[config.mk]
export PLATFORM = sky130hd
export DESIGN_NAME = cbc_front
export DESIGN_NICKNAME = d
export VERILOG_FILES = /design/src/cartridge_bank_controller_defines.svh /design/src/cbc_pkg.sv /design/src/cbc_front.sv
export SDC_FILE = /design/constraint.sdc
export NUM_CORES = 1
export LEC_CHECK = 0
export ABC_AREA = 1
export BUFFER_PORTS_ARGS = -buffer_cell sky130_fd_sc_hd__buf_2
export CAP_MARGIN = 20
export CORE_UTILIZATION = 44
export DETAILED_ROUTE_END_ITERATION = 8
export PLACE_DENSITY = 0.83
export SLEW_MARGIN = 20
export SYNTH_ARGS = -nofsm -noshare
export SYNTH_HDL_FRONTEND = slang
export SYNTH_SLANG_ARGS = --single-unit
export TNS_END_PERCENT = 50
[constraint.sdc]
create_clock -name clk -period 2 [get_ports clk]
set_input_delay 0.1 -clock clk [delete_from_list [all_inputs] [get_ports clk]]
set_output_delay 0.1 -clock clk [all_outputs]
set_load 0.02 [all_outputs]
[src/cartridge_bank_controller_defines.svh]
// Assertion macros shared by the cartridge bank controller RTL.
`ifndef CARTRIDGE_BANK_CONTROLLER_DEFINES_SVH
`define CARTRIDGE_BANK_CONTROLLER_DEFINES_SVH

// cond must never hold while out of reset
`define CBC_ASSERT_NEVER(lbl, cond, msg) \
    lbl: assert property (@(posedge clk) disable iff (!rst_n) !(cond)) else $error(msg);

// whenever ante holds, cons holds in the following cycle
`define CBC_ASSERT_NEXT(lbl, ante, cons, msg) \
    lbl: assert property (@(posedge clk) disable iff (!rst_n) (ante) |=> (cons)) else $error(msg);

`endif

[src/cbc_pkg.sv]
// Types and constants of the cartridge bank controller.
package cbc_pkg;

    localparam int ROM_BANK_BYTES = 16384;
    localparam int RAM_BANK_BYTES = 8192;
    localparam int RAM_BANKS      = 4;
    localparam int RAM_DEPTH      = RAM_BANK_BYTES * RAM_BANKS;
    localparam int RAM_AW         = $clog2(RAM_DEPTH);
    localparam int RAM_OFS_W      = $clog2(RAM_BANK_BYTES);
    localparam int RAM_BANK_W     = $clog2(RAM_BANKS);
    localparam int ROM_OFS_W      = $clog2(ROM_BANK_BYTES);

    localparam int Q_DEPTH = 4;
    localparam int Q_AW    = $clog2(Q_DEPTH);

    // configuration register indexes
    localparam logic [1:0] CFG_ROM_MASK = 2'd0;
    localparam logic [1:0] CFG_RAM_MASK = 2'd1;

    localparam logic [6:0] ROM_MASK_RST = 7'h7F;
    localparam logic [1:0] RAM_MASK_RST = 2'h3;

    // control write regions, address[14:13] below 0x8000
    localparam logic [1:0] REGION_RAM_EN = 2'd0;
    localparam logic [1:0] REGION_LOW    = 2'd1;
    localparam logic [1:0] REGION_UPPER  = 2'd2;
    localparam logic [1:0] REGION_MODE   = 2'd3;

    localparam logic [2:0] RAM_WINDOW = 3'b101;  // address[15:13] of 0xA000-0xBFFF
    localparam logic [3:0] RAM_EN_KEY = 4'hA;

    typedef enum logic [1:0] {
        KIND_NONE,
        KIND_ROM,
        KIND_RAM_RD,
        KIND_RAM_WR
    } cbc_kind_t;

    typedef struct packed {
        cbc_kind_t         kind;
        logic [20:0]       rom_address;
        logic [RAM_AW-1:0] ram_index;
        logic [7:0]        wdata;
    } cbc_req_t;

endpackage

[src/cbc_front.sv]
// Front end: bank control registers, request classification and address translation.
module cbc_front (
    input  logic             clk,
    input  logic             rst_n,
    input  logic             cfg_we,
    input  logic [1:0]       cfg_index,
    input  logic [6:0]       cfg_data,
    input  logic             accept,
    input  logic             func,
    input  logic [15:0]      address,
    input  logic [7:0]       write_data,
    output cbc_pkg::cbc_req_t req
);

    logic [6:0] rom_mask_reg, rom_mask_next;
    logic [1:0] ram_mask_reg, ram_mask_next;
    logic       ram_en_reg, ram_en_next;
    logic [4:0] low_bank_reg, low_bank_next;
    logic [1:0] upper_bank_reg, upper_bank_next;
    logic       mode_reg, mode_next;

    logic       in_ram_window;
    logic [6:0] rom_page;
    logic [1:0] ram_page;

    always_ff @(posedge clk or negedge rst_n)
    begin
        if (!rst_n)
        begin
            rom_mask_reg   <= cbc_pkg::ROM_MASK_RST;
            ram_mask_reg   <= cbc_pkg::RAM_MASK_RST;
            ram_en_reg     <= 1'b0;
            low_bank_reg   <= 5'd1;
            upper_bank_reg <= 2'd0;
            mode_reg       <= 1'b0;
        end
        else
        begin
            rom_mask_reg   <= rom_mask_next;
            ram_mask_reg   <= ram_mask_next;
            ram_en_reg     <= ram_en_next;
            low_bank_reg   <= low_bank_next;
            upper_bank_reg <= upper_bank_next;
            mode_reg       <= mode_next;
        end
    end

    always_comb
    begin
        rom_mask_next = rom_mask_reg;
        ram_mask_next = ram_mask_reg;
        if (cfg_we)
        begin
            unique case (cfg_index)
                cbc_pkg::CFG_ROM_MASK: rom_mask_next = cfg_data;
                cbc_pkg::CFG_RAM_MASK: ram_mask_next = cfg_data[1:0];
                default: ;
            endcase
        end
    end

    assign in_ram_window = (address[15:13] == cbc_pkg::RAM_WINDOW);

    // low window: bank 0, or the upper bank alone in mode 1; high window: upper and low banks; both masked
    always_comb
    begin
        if (address[14])
            rom_page = {upper_bank_reg, low_bank_reg};
        else if (mode_reg)
            rom_page = {upper_bank_reg, 5'd0};
        else
            rom_page = 7'd0;
        rom_page = rom_page & rom_mask_reg;
    end

    assign ram_page = mode_reg ? (upper_bank_reg & ram_mask_reg) : 2'd0;

    always_comb
    begin
        ram_en_next     = ram_en_reg;
        low_bank_next   = low_bank_reg;
        upper_bank_next = upper_bank_reg;
        mode_next       = mode_reg;

        req.kind        = cbc_pkg::KIND_NONE;
        req.rom_address = 21'd0;
        req.ram_index   = {ram_page[cbc_pkg::RAM_BANK_W-1:0],
                           address[cbc_pkg::RAM_OFS_W-1:0]};
        req.wdata       = write_data;

        if (func)
        begin
            if (!address[15])
            begin
                if (accept)
                begin
                    unique case (address[14:13])
                        cbc_pkg::REGION_RAM_EN:
                            ram_en_next = (write_data[3:0] == cbc_pkg::RAM_EN_KEY);
                        cbc_pkg::REGION_LOW:
                            low_bank_next = (write_data[4:0] == 5'd0) ? 5'd1
                                                                       : write_data[4:0];
                        cbc_pkg::REGION_UPPER:
                            upper_bank_next = write_data[1:0];
                        cbc_pkg::REGION_MODE:
                            mode_next = write_data[0];
                        default: ;
                    endcase
                end
            end
            else if (in_ram_window && ram_en_reg)
                req.kind = cbc_pkg::KIND_RAM_WR;
        end
        else
        begin
            if (!address[15])
            begin
                req.kind        = cbc_pkg::KIND_ROM;
                req.rom_address = {rom_page, address[cbc_pkg::ROM_OFS_W-1:0]};
            end
            else if (in_ram_window && ram_en_reg)
                req.kind = cbc_pkg::KIND_RAM_RD;
        end
    end

endmodule

Word level (Yosys, flattened, before mapping). Index checks and enable logic that the tools add are counted.

Flip-flop bits (word level): 18. Input bits: 38. Output and inout bits: 46. Logic and storage cells: 36.

Equality and inequality tests: 6. Muxes and demuxes: 11. Bitwise gates (word level): 3. Reductions and logical operators: 10.

Operator list (number): $mux W21 (2); $reduce_and A4 Y1 (4); $mux W7 (2); $mux W2 (6); $and A7 B7 Y7 (1); $logic_not A5 Y1 (1); $mux W5 (1); $eq A2 B1 Y1 const B (2); $eq A2 B2 Y1 const B (2); $eq A4 B4 Y1 const B (1); $logic_not A2 Y1 (2); $reduce_and A2 Y1 (2); $eq A3 B3 Y1 const B (1); $and A2 B2 Y2 (1); $logic_and A1 B1 Y1 (1); $not A1 Y1 (1).

Longest topological paths before layout. Gate-level depths: netlist of the first run.

Depth after elaboration: 5. Depth in mapped cells: 6. Depth with buffers taken out: 5.

Worst setup path before layout of the first run. No wires, ideal clock.

Path type: register to output. Start point: register rom_mask_reg[0]. End point: output port req[37] (netlist bit). Arrival time: 876 ps. Data required time: 1900 ps. Path slack: 1024 ps. Stages on the path, launching flop included: 3. Cell sequence: dfstp_2 nand3_1 nor2_1.

RTL lines: start, declared (line cbc_front.sv:15) `logic [6:0] rom_mask_reg, rom_mask_next;`; start signal, assigned (line cbc_front.sv:30) `rom_mask_reg <= cbc_pkg::ROM_MASK_RST;`; start signal, assigned (line cbc_front.sv:39) `rom_mask_reg <= rom_mask_next;`; end, declared (line cbc_front.sv:12) `output cbc_pkg::cbc_req_t req`.

==> key figures, run 1 <==
Clock network
  – CTS max path bufs: 2
  – CTS tree: done
  – Post-CTS setup buffer count: 0
  – H-tree depth: 1
  – CTS Root Cell: clkbuf_4
  – Clock sinks: 18
  – CTS resizes: 0
  – CTS Hold Buffers Added: 1
  – Num CTS Buffers: 3
  – Clock-pin slew of the registers on the worst-case setup and hold paths: 100 ps
  – Clk_lat worst skew: 290 ps

Synth
  – Sequential-to-total area share from yosys stat: 37.49%
  – Synth Register Bits: 18
  – Cells after Synth: 177
  – Yosys cell types: 19
  – Yosys warnings: 0
  – Syn Nets: 215
  – Synthesized cell area: 1235 um2
  – Avg Cell Area, Syn: 6.977 um2

Routing
  – Post-route ant nets: 0
  – DRC errors left: 0
  – Wire length on met2: 1387 um
  – WL met1: 1232 um
  – Uppermost layer routed: met4
  – Routed WL per cell: 10.72 um
  – TritonRoute pass-1 iters: 4
  – Routed Wire Length: 2819 um
  – Vias/cell: 4.741
  – Wire length on met3: 171 um
  – Via count: 1247
  – Initial DRC Count: 24

GRT
  – Total congestion overflow: 0
  – Vias in the first global route: 1057
  – Largest net degree at the start of global routing: 21
  – Antenna violations before repair: 0
  – All-Layer GR Usage: 20.93%
  – First-pass GRT wire length: 4429 um

Outcome
  – Outcome: finished clean

Worst setup path
  – CP max stage cell: dfstp_2
  – Setup Crit Path Kind: flip-flop to output pin
  – Worst Path Required: 1900 ps
  – WP buf/inv: 1
  – CP Capture Type: output pin
  – Critical path's top delay family: flip-flops
  – Worst Path Arrival: 1230 ps
  – Max incr delay on CP: 540 ps
  – Max Fanout on Critical Path: 2
  – Kind of start point of the critical path: flip-flop
  – CP Cell Sequence: nand3_1 > nor2_1 > buf_2

Finish
  – Max reg flops: 7
  – Area delta synth->final: 22.49%
  – Share of cells above drive strength 1: 41.63%
  – Post-route cell area: 1513 um2
  – FILL cells: 261
  – Register Area: 462.9 um2
  – Antenna cells: 0
  – Finished Layout Cells: 263
  – Combined area of the multi-input logic cells: 539.3 um2
  – Nets: 272

STA
  – RSZ-0062 raised after global routing: false
  – Final setup TNS: 0 ps
  – Slew Limit Fails: 0
  – Slew @ Worst Pin: 381.6 ps
  – Fin. Hold Viols: 0
  – Rel. slew slack: 74.56%
  – Final Cycle Share: 66.70%
  – Worst Skew: 0 ps
  – Post-layout min period: 1334 ps
  – Final setup vio count: 0
  – Fmax: 0.7497 GHz

Power
  – Maximum VDD drop: 0.6508 mV
  – Pwr Density: 642.4 nW/um2
  – Clock share of power: 22.7%
  – Seq pwr share: 50.7%
  – Leak: 0.0008866 uW
  – Cell internal pwr: 658.6 uW
  – Psw: 313.1 uW
  – Net Sw Frac: 32.23%
  – Comb pwr share: 26.6%

Floorplanning
  – Initial Utilization: 48.10%
  – I/O pins: 84
  – Chip height: 54.98 um
  – Core area: 2567 um2
  – Die W: 54.98 um
  – Num rows: 18
  – Die footprint: 3023 um2

Placed design
  – Placed cell area: 1466 um2
  – Post-DP HPWL: 2182 um
  – IO buf count: 77
  – Placer Congestion: 0.7266
  – Dpl cells: 258

Job
  – Max Cap Viol: 0

Worst hold path
  – Worst hold path class: primary input to flip-flop
## power by group through the flow
stage	registers (uW)	logic [uW]	clock network, uW
floorplan	483	196	0
global placement	495	251	0
detailed placement	496	257	0
CTS	491	262	227
global route	501	296	247
finish	493	259	220
## logic make-up after synthesis
family,after synthesis,share of synthesized area [%]
AO/OA/AOI/OAI,11,4.661
buffers and inverters,37,18.84
flip-flops,18,37.49
AND/OR/NAND/NOR,111,39.01
## cell type report
cell class,instances,share of cell area [%]
Clock buffer,4,2.399
Inverter,11,2.730
Multi-Input combinational cell,122,35.65
Sequential cell,18,30.60
Tap cell,30,2.481
Timing Repair Buffer,78,26.14
## metrics by stage
step	utilization, %	worst slack (ps)	hold slack, ps	power (uW)
after floorplan	-	1024	-195.6	678.7
after global placement	57.12	993.5	36.50	746.1
after detailed placement	57.12	972.0	40.06	753.8
after CTS	58.92	656.8	1.360	979.9
after global routing	58.92	560.6	1.487	1045
final	58.92	666.1	5.997	971.7
## cell usage after synthesis
library cell  number  area [um2]
nand2_1           58       217.7
nor2_1            30       112.6
buf_4             22       165.2
nand3_1           13       65.06
dfstp_2           10       262.8
inv_1             10       37.54
o21ai_0           10       50.05
dfrtp_1            8       200.2
buf_2              3       15.01
and3_1             2       12.51
nand4_1            2       12.51
nor2_4             2       22.52
and3_2             1       7.510
buf_6              1       11.26
inv_2              1       3.750
nand2_2            1       6.260
nand3_4            1       17.52
nand3b_1           1       7.510
o21bai_1           1       7.510
## layer usage
layer | global-route usage, % | up-vias
li1 | - | 650
met1 | 25.38 | 546
met2 | 35.74 | 47
met3 | 6.011 | 4
met4 | 6.250 | 0
met5 | 0 | -
## worst paths after layout
path / slack [ps] / endpoint / from / depth (start not counted)
max in group asynchronous: 1440 / rom_mask_reg[4]$_DFFE_PN1P_ / rst_n / 2
worst min-delay path: 6 / rom_mask_reg[2]$_DFFE_PN1P_ / cfg_data[2] / 3
min in group asynchronous: 250 / upper_bank_reg[0]$_DFFE_PN0P_ / rst_n / 2
worst max-delay path: 670 / req[38] / rom_mask_reg[1]$_DFFE_PN1P_ / 3
worst max register to register: 1160 / low_bank_reg[0]$_DFFE_PN1P_ / low_bank_reg[0]$_DFFE_PN1P_ / 3
worst min register to register: 470 / rom_mask_reg[4]$_DFFE_PN1P_ / rom_mask_reg[4]$_DFFE_PN1P_ / 2
## worst reg2reg max path: cells and delay by family (launching register included)
family,cells,cell delay (ps)
flip-flops,1,550
AO/OA/AOI/OAI,1,140
AND/OR/NAND/NOR,1,70
buffers and inverters,1,40
## layout by cell type (no fill, tap or decap), drive strengths merged
cell type / count
and3: 3
buf: 77
clkbuf: 4
dfrtp: 8
dfstp: 10
dlygate4sd3: 1
inv: 11
nand2: 59
nand3: 14
nand3b: 1
nand4: 2
nor2: 32
o21ai: 10
o21bai: 1
Note: power is estimated with default switching activity, not from simulation.
==> run 2, diff against run 1 <==
--- a/config.mk
+++ b/config.mk
@@ -5,12 +5,12 @@
 export SDC_FILE = /design/constraint.sdc
 export NUM_CORES = 1
 export LEC_CHECK = 0
-export ABC_AREA = 1
+export ABC_AREA = 0
 export BUFFER_PORTS_ARGS = -buffer_cell sky130_fd_sc_hd__buf_2
 export CAP_MARGIN = 20
-export CORE_UTILIZATION = 44
+export CORE_UTILIZATION = 40
 export DETAILED_ROUTE_END_ITERATION = 8
-export PLACE_DENSITY = 0.83
+export PLACE_DENSITY = 0.79
 export SLEW_MARGIN = 20
 export SYNTH_ARGS = -nofsm -noshare
 export SYNTH_HDL_FRONTEND = slang
==> constraint.sdc (replaced) <==
create_clock -name clk -period 1.4 [get_ports clk]
set_input_delay 0.07 -clock clk [delete_from_list [all_inputs] [get_ports clk]]
set_output_delay 0.07 -clock clk [all_outputs]
set_load 0.02 [all_outputs]
==> key figures, run 2 <==
Outcome
  – Outcome: finished clean

Clock network
  – Num CTS Buffers: 3 (unchanged)
  – CTS Root Cell: clkbuf_4
  – H-tree depth: 1 (unchanged)
  – Clk_lat worst skew: 280 ps (about the same)
  – Clock-pin slew of the registers on the worst-case setup and hold paths: 100 ps (about the same)
  – CTS tree: done
  – Clock sinks: 18 (unchanged)
  – CTS resizes: 0 (unchanged)
  – CTS max path bufs: 2 (unchanged)

Finish
  – Register Area: 462.9 um2 (unchanged)
  – Finished Layout Cells: 190 (-28%)
  – Commonest non-fill, non-tap cells in the layout: buf_2 (77), mux2_2 (17), and2_1 (15), dfstp_2 (10), and3_1 (9)
  – Combined area of the multi-input logic cells: 484.2 um2 (-10%)
  – Area delta synth->final: 28.12%
  – Share of cells above drive strength 1: 70.00% (+28 points)
  – Post-route cell area: 1425 um2 (-5.8%)
  – Max reg flops: 7 (unchanged)
  – Nets: 199 (-27%)
  – Antenna cells: 0 (unchanged)
  – Commonest non-fill, non-tap cell in the layout: buf_2
  – FILL cells: 234 (-10%)

Power
  – Maximum VDD drop: 0.7050 mV (+8.3%)
  – Leak: 0.0008000 uW (-9.8%)
  – Pwr Density: 955.4 nW/um2 (+49%)

STA
  – Slew @ Worst Pin: 386.8 ps (+5.246 ps)
  – Post-layout min period: 1285 ps
  – Final setup TNS: 0 ps (unchanged)
  – Rel. slew slack: 74.21% (-0.35 points)
  – Fmax: 0.7780 GHz
  – Final WS setup: 114.6 ps (-551.5 ps)
  – Fin. Hold Viols: 0 (unchanged)
  – Worst Skew: 0 ps (unchanged)
  – RSZ-0062 raised after global routing: false
  – Slew Limit Fails: 0 (unchanged)
  – Final setup vio count: 0 (unchanged)
  – Final Cycle Share: 91.81%

Routing
  – Routed WL per cell: 13.88 um (+29%)
  – Post-route ant nets: 0 (unchanged)
  – Vias/cell: 4.858 (+2.5%)
  – Routed Wire Length: 2637 um (-6.5%)
  – DRC errors left: 0 (unchanged)
  – Via count: 923 (-26%)
  – Initial DRC Count: 11 (-54%)
  – TritonRoute pass-1 iters: 4 (unchanged)

Floorplanning
  – Chip height: 54.74 um (-0.45%)
  – Die W: 54.74 um (-0.45%)
  – Initial Utilization: 43.71% (-4.4 points)
  – Die footprint: 2996 um2 (-0.89%)
  – I/O pins: 84 (unchanged)
  – Num rows: 18 (unchanged)
  – Core area: 2545 um2 (-0.88%)

Synth
  – Dominant synthesized flop cell: dfstp_2
  – Synthesized cell area: 1112 um2 (-9.9%)
  – Simple-gate portion of the synthesized area: 24.07% (-15 points)
  – Most common cell in the netlist: buf_4
  – Yosys warnings: 0 (unchanged)
  – Largest family of logic cells by synthesized area: simple AND/OR/NAND/NOR gates
  – Xor and xnor area share after synthesis: 0% (unchanged)
  – Top cells by area, synth: dfstp_2 (24%), dfrtp_1 (18%), mux2_2 (17%), buf_4 (14%), and2_1 (8.4%)
  – Yosys top cell area share: 23.62% (+2.3 points)
  – Yosys cell types: 23 (+4)
  – Leading area contributor after synthesis: dfstp_2
  – Sequential-to-total area share from yosys stat: 41.62% (+4.1 points)
  – Compound-Gate Fraction of Synth Area: 1.350% (-3.3 points)
  – Synth Area in Adders: 0% (unchanged)
  – Avg Cell Area, Syn: 11.35 um2 (+63%)
  – Mux cell area share after synthesis: 18.11% (+18 points)
  – Cells after Synth: 98 (-45%)
  – Async S/R FF share, synth: 100.0% (unchanged)
  – EDFF count, synth: 0 (unchanged)
  – Synth Register Bits: 18 (unchanged)
  – Post-synth top cells: buf_4 (21), mux2_2 (17), and2_1 (15)
  – Syn Nets: 136 (-37%)

Worst setup path
  – Kind of start point of the critical path: flip-flop
  – Reg2reg start: mode_reg$_DFFE_PN0P_
  – Setup Crit Path Kind: flip-flop to output pin
  – CP Capture Type: output pin
  – Critical path's top delay family: flip-flops
  – CP startpoint: mode_reg$_DFFE_PN0P_
  – WP buf/inv: 1 (unchanged)
  – Max incr delay on CP: 420 ps (-120 ps)
  – Max Fanout on Critical Path: 4 (+2)
  – Worst Path Arrival: 1220 ps (about the same)
  – Worst Path Required: 1330 ps (-570 ps)
  – CP Cell Sequence: o21a_1 > and3_1 > buf_2
  – CP max stage cell: dfrtp_1

Placed design
  – Post-DP HPWL: 2241 um (+2.7%)
  – Placer Congestion: 0.6910 (-4.9%)
  – Placed cell area: 1389 um2 (-5.3%)
  – IO buf count: 77 (unchanged)
  – Dpl cells: 185 (-28%)
  – Setup slack after placement: 181.1 ps (-790.9 ps)

Worst hold path
  – Hold wc startpoint: cfg_data[2]
  – Worst hold path class: primary input to flip-flop

GRT
  – Vias in the first global route: 865 (-18%)
  – Largest net degree at the start of global routing: 19 (-9.5%)
  – Antenna violations before repair: 0 (unchanged)
  – First-pass GRT wire length: 3946 um (-11%)
  – Total congestion overflow: 0 (unchanged)
  – All-Layer GR Usage: 19.00% (-1.9 points)

Job
  – Max Cap Viol: 0 (unchanged)
run 2: changes by cell type after synthesis, sizes merged, moves of 3 or more:
cell   before  now
and2        0   15
and3        3    9
buf        26   21
inv        11    1
mux2        0   17
nand2      59    0
nand3      14    0
nor2       32    2
nor3b       0    3
o21ai      10    0
run 2: power breakdown:
group          internal (uW)  leakage [uW]  switching (uW)
combinational            183      0.000580             191
clock                    111     0.0000150             153
sequential               665      0.000205            59.5
total                    958      0.000800             403
run 2: final cells by class:
class                   count  share of cell area (%)
clock buffers               4                   1.844
inverters                   1                  0.2634
multi-input cells          57                   33.98
flip-flops and latches     18                   32.48
well taps                  30                   2.634
repair buffers             80                   28.80
run 2: through the flow:
step	util, %	total power (uW)	hold slack [ps]
global route	56.00	1442	0.4375
floorplan	-	978.7	-225.6
global placement	54.57	1089	8.553
CTS	56.00	1379	3.319
finish	56.00	1362	11.45
detailed placement	54.57	1111	18.25
run 2: repair_timing:
| action | CTS | global route |
|---|---|---|
| endpoints found under the setup margin | 0 | 0 |
| hold endpoints to repair | 18 | 0 |
| hold buffers | 1 | 0 |
| setup buffers | 0 | 0 |
run 2: cell families (layout without fill, tap and decap cells):
logic type      after synthesis  after routing
compound gates                2              2
buf+inv                      23             85
flops                        18             18
mux                          18             18
simple gates                 37             37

§ **Work instructions**
From the opening line of the data above through the line that contains "export SYNTH_SLANG_ARGS = --single-unit", please print each line as it stands and only those lines.

§ **Output for this exercise**
[config.mk]
export PLATFORM = sky130hd
export DESIGN_NAME = cbc_front
export DESIGN_NICKNAME = d
export VERILOG_FILES = /design/src/cartridge_bank_controller_defines.svh /design/src/cbc_pkg.sv /design/src/cbc_front.sv
export SDC_FILE = /design/constraint.sdc
export NUM_CORES = 1
export LEC_CHECK = 0
export ABC_AREA = 1
export BUFFER_PORTS_ARGS = -buffer_cell sky130_fd_sc_hd__buf_2
export CAP_MARGIN = 20
export CORE_UTILIZATION = 44
export DETAILED_ROUTE_END_ITERATION = 8
export PLACE_DENSITY = 0.83
export SLEW_MARGIN = 20
export SYNTH_ARGS = -nofsm -noshare
export SYNTH_HDL_FRONTEND = slang
export SYNTH_SLANG_ARGS = --single-unit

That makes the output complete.